We're going to look at the way the SQL language is used to extract information from RDBMSs, specifically the open source SQLite data base (http://sqlite.org) (which doesn't require a database server), and the open source MySQL data base (http://www.mysql.com) which does. In addition we'll see how to do typical database operations in R, and how to access a database using SQL from inside of R.

One of the first questions that arises when thinking about databases is "When should I use a database?" There are several cases where a database makes sense:

The only source for the data you need may be an existing database.
The data you're working with changes on a regular basis, especially if it can potentially be changed by many people. Database servers (like most other servers) provide concurrency, which takes care of problems that might otherwise arise if more than one person tries to access or modify a database at the same time.
Your data is simply too big to fit into the computer's memory, but if you could conveniently extract just the parts you need, you'd be able to work with the data. For example, you may have hundreds of variables, but only need to work with a small number at at time, or you have tens of thousands of observations, but only need to work with a few thousand at a time.

One of the most important uses of databases in the last ten years has been as back ends to dynamic web sites. If you've ever placed an order online, joined an online discussion community, or gotten a username/password combination to access web resources, you've most likely interacted with a database. In addition both the Firefox and Safari browsers us SQLite databases to store cookies, certificates, and other information.

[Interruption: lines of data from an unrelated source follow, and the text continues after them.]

[src/rtl/dmem_responder.sv]
// dmem_responder: single-port data-memory responder with programmable wait states.
//
// An access is accepted in IDLE when req=1. Address, direction and write data
// are captured on the accepting edge and the block then ignores its request
// inputs until the access completes. ready pulses for exactly one cycle,
// WAIT_CYCLES+1 cycles after the accepting edge. rd and err are valid only
// while ready=1 and are 0 otherwise.
//
// Storage is DEPTH 32-bit words addressed by a[log2(DEPTH)+1:2]. Misaligned and
// out-of-range accesses complete with err=1, rd=0 and no write.
//
// Optional feature (macro DMEM_RESPONDER_MMIO_EN):
//   0xFFFF_FFF0  free-running cycle counter; a write clears it. A read returns
//                the value the counter holds during the read's ready cycle.
//   0xFFFF_FFF4  completed-access counter (one count per ready pulse, counted
//                as the pulse ends); a write completes with err=1.
// Without the macro both addresses are out of range.
//
// Ports:
//   clk    in   clock, all state changes on the rising edge
//   reset  in   synchronous active-high reset (storage is not cleared)
//   req    in   request valid
//   we     in   1 = write, 0 = read
//   a      in   byte address [31:0]
//   wd     in   write data [31:0]
//   rd     out  read data [31:0]
//   ready  out  one-cycle completion pulse
//   err    out  error flag
module dmem_responder #(
  parameter int unsigned WAIT_CYCLES = 2,
  parameter int unsigned DEPTH       = 64
) (
  input  logic        clk,
  input  logic        reset,
  input  logic        req,
  input  logic        we,
  input  logic [31:0] a,
  input  logic [31:0] wd,
  output logic [31:0] rd,
  output logic        ready,
  output logic        err
);

  localparam int unsigned IDX_W     = (DEPTH > 1) ? $clog2(DEPTH) : 1;
  localparam logic [3:0]  WAIT_LOAD = 4'(WAIT_CYCLES);

  typedef enum logic [1:0] {
    IDLE = 2'd0,
    BUSY = 2'd1,
    DONE = 2'd2
  } state_t;

  state_t      state;
  state_t      state_next;
  logic [3:0]  cnt;
  logic        we_lat;
  logic [31:0] a_lat;
  logic [31:0] wd_lat;
  logic [31:0] mem [DEPTH];

  logic        accept;
  logic        finish;
  logic        cur_we;
  logic [31:0] cur_a;
  logic [31:0] cur_wd;
  logic [31:0] word_idx;
  logic [IDX_W-1:0] idx;
  logic        misaligned;
  logic        ram_hit;
  logic        cyc_hit;
  logic        acc_hit;
  logic        fault;
  logic        ram_write;
  logic [31:0] read_val;
  logic [31:0] rd_q;
  logic        err_q;

  assign accept = (state == IDLE) && req;

  // With zero wait states the access finishes on its accepting edge, before
  // the latched copies exist, so the live inputs are used while in IDLE.
  assign cur_we = (state == IDLE) ? we : we_lat;
  assign cur_a  = (state == IDLE) ? a  : a_lat;
  assign cur_wd = (state == IDLE) ? wd : wd_lat;

  assign word_idx   = {2'b00, cur_a[31:2]};
  assign idx        = cur_a[IDX_W+1:2];
  assign misaligned = (cur_a[1:0] != 2'b00);
  assign ram_hit    = !misaligned && (word_idx < DEPTH);

  always_comb begin
    state_next = state;
    finish     = 1'b0;
    case (state)
      IDLE: begin
        if (req) begin
          if (WAIT_CYCLES == 0) begin
            state_next = DONE;
            finish     = 1'b1;
          end else begin
            state_next = BUSY;
          end
        end
      end
      BUSY: begin
        if (cnt == 4'd1) begin
          state_next = DONE;
          finish     = 1'b1;
        end
      end
      DONE:    state_next = IDLE;
      default: state_next = IDLE;
    endcase
  end

`ifdef DMEM_RESPONDER_MMIO_EN
  localparam logic [31:0] CYC_ADDR = 32'hFFFF_FFF0;
  localparam logic [31:0] ACC_ADDR = 32'hFFFF_FFF4;

  logic [31:0] cyc_cnt;
  logic [31:0] acc_cnt;

  assign cyc_hit = (cur_a == CYC_ADDR);
  assign acc_hit = (cur_a == ACC_ADDR);

  always_ff @(posedge clk) begin
    if (reset) begin
      cyc_cnt <= '0;
      acc_cnt <= '0;
    end else begin
      cyc_cnt <= (finish && cur_we && cyc_hit) ? 32'd0 : cyc_cnt + 32'd1;
      if (state == DONE) begin
        acc_cnt <= acc_cnt + 32'd1;
      end
    end
  end
`else
  assign cyc_hit = 1'b0;
  assign acc_hit = 1'b0;
`endif

  assign fault     = misaligned || !(ram_hit || cyc_hit || acc_hit) || (cur_we && acc_hit);
  assign ram_write = finish && cur_we && ram_hit;

  always_comb begin
    read_val = '0;
    if (!cur_we && !fault) begin
      if (ram_hit) begin
        read_val = mem[idx];
      end
`ifdef DMEM_RESPONDER_MMIO_EN
      // rd is registered on the edge entering DONE; +1 gives the value the
      // counter holds during the DONE cycle itself.
      else if (cyc_hit) begin
        read_val = cyc_cnt + 32'd1;
      end else if (acc_hit) begin
        read_val = acc_cnt;
      end
`endif
    end
  end

  // Stage boundary: request capture on the accepting edge
  always_ff @(posedge clk) begin
    if (accept) begin
      we_lat <= we;
      a_lat  <= a;
      wd_lat <= wd;
    end
  end

  // Stage boundary: storage update on the edge entering DONE
  always_ff @(posedge clk) begin
    if (!reset && ram_write) begin
      mem[idx] <= cur_wd;
    end
  end

  // Stage boundary: control state and registered response
  always_ff @(posedge clk) begin
    if (reset) begin
      state <= IDLE;
      cnt   <= '0;
      rd_q  <= '0;
      err_q <= 1'b0;
    end else begin
      state <= state_next;
      if (accept) begin
        cnt <= WAIT_LOAD;
      end else if (state == BUSY) begin
        cnt <= cnt - 4'd1;
      end
      rd_q  <= finish ? read_val : 32'd0;
      err_q <= finish && fault;
    end
  end

  assign ready = (state == DONE);
  assign rd    = rd_q;
  assign err   = err_q;

endmodule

There are actually three parts to a RDBMS system: data definition, data access, and privelege management. We're only going to look at the data access aspect of databases; we'll assume that a database is already available, and that the administrator of the database has provided you with access to the resources you need. You can communicate with a database in at least three different ways:

You can use a command line program that will display its results in a way similar to the way R works: you type in a query, and the results are displayed.
You can use a graphical interface (GUI) that will display the results and give you the option to export them in different forms, such as a comma-separated data file. One advantage to these clients is that they usually provide a display of the available databases, along with the names of the tables in the database and the names of the columns within the tables.
You can use a library within R to query the database and return the results of the query into an R data frame. For use with MySQL library, the RMySQL library is available for download from CRAN; for SQLite, the RSQLite package is available. When you install either, the DBI library, which provides a consistent interface to different databases, will also be installed.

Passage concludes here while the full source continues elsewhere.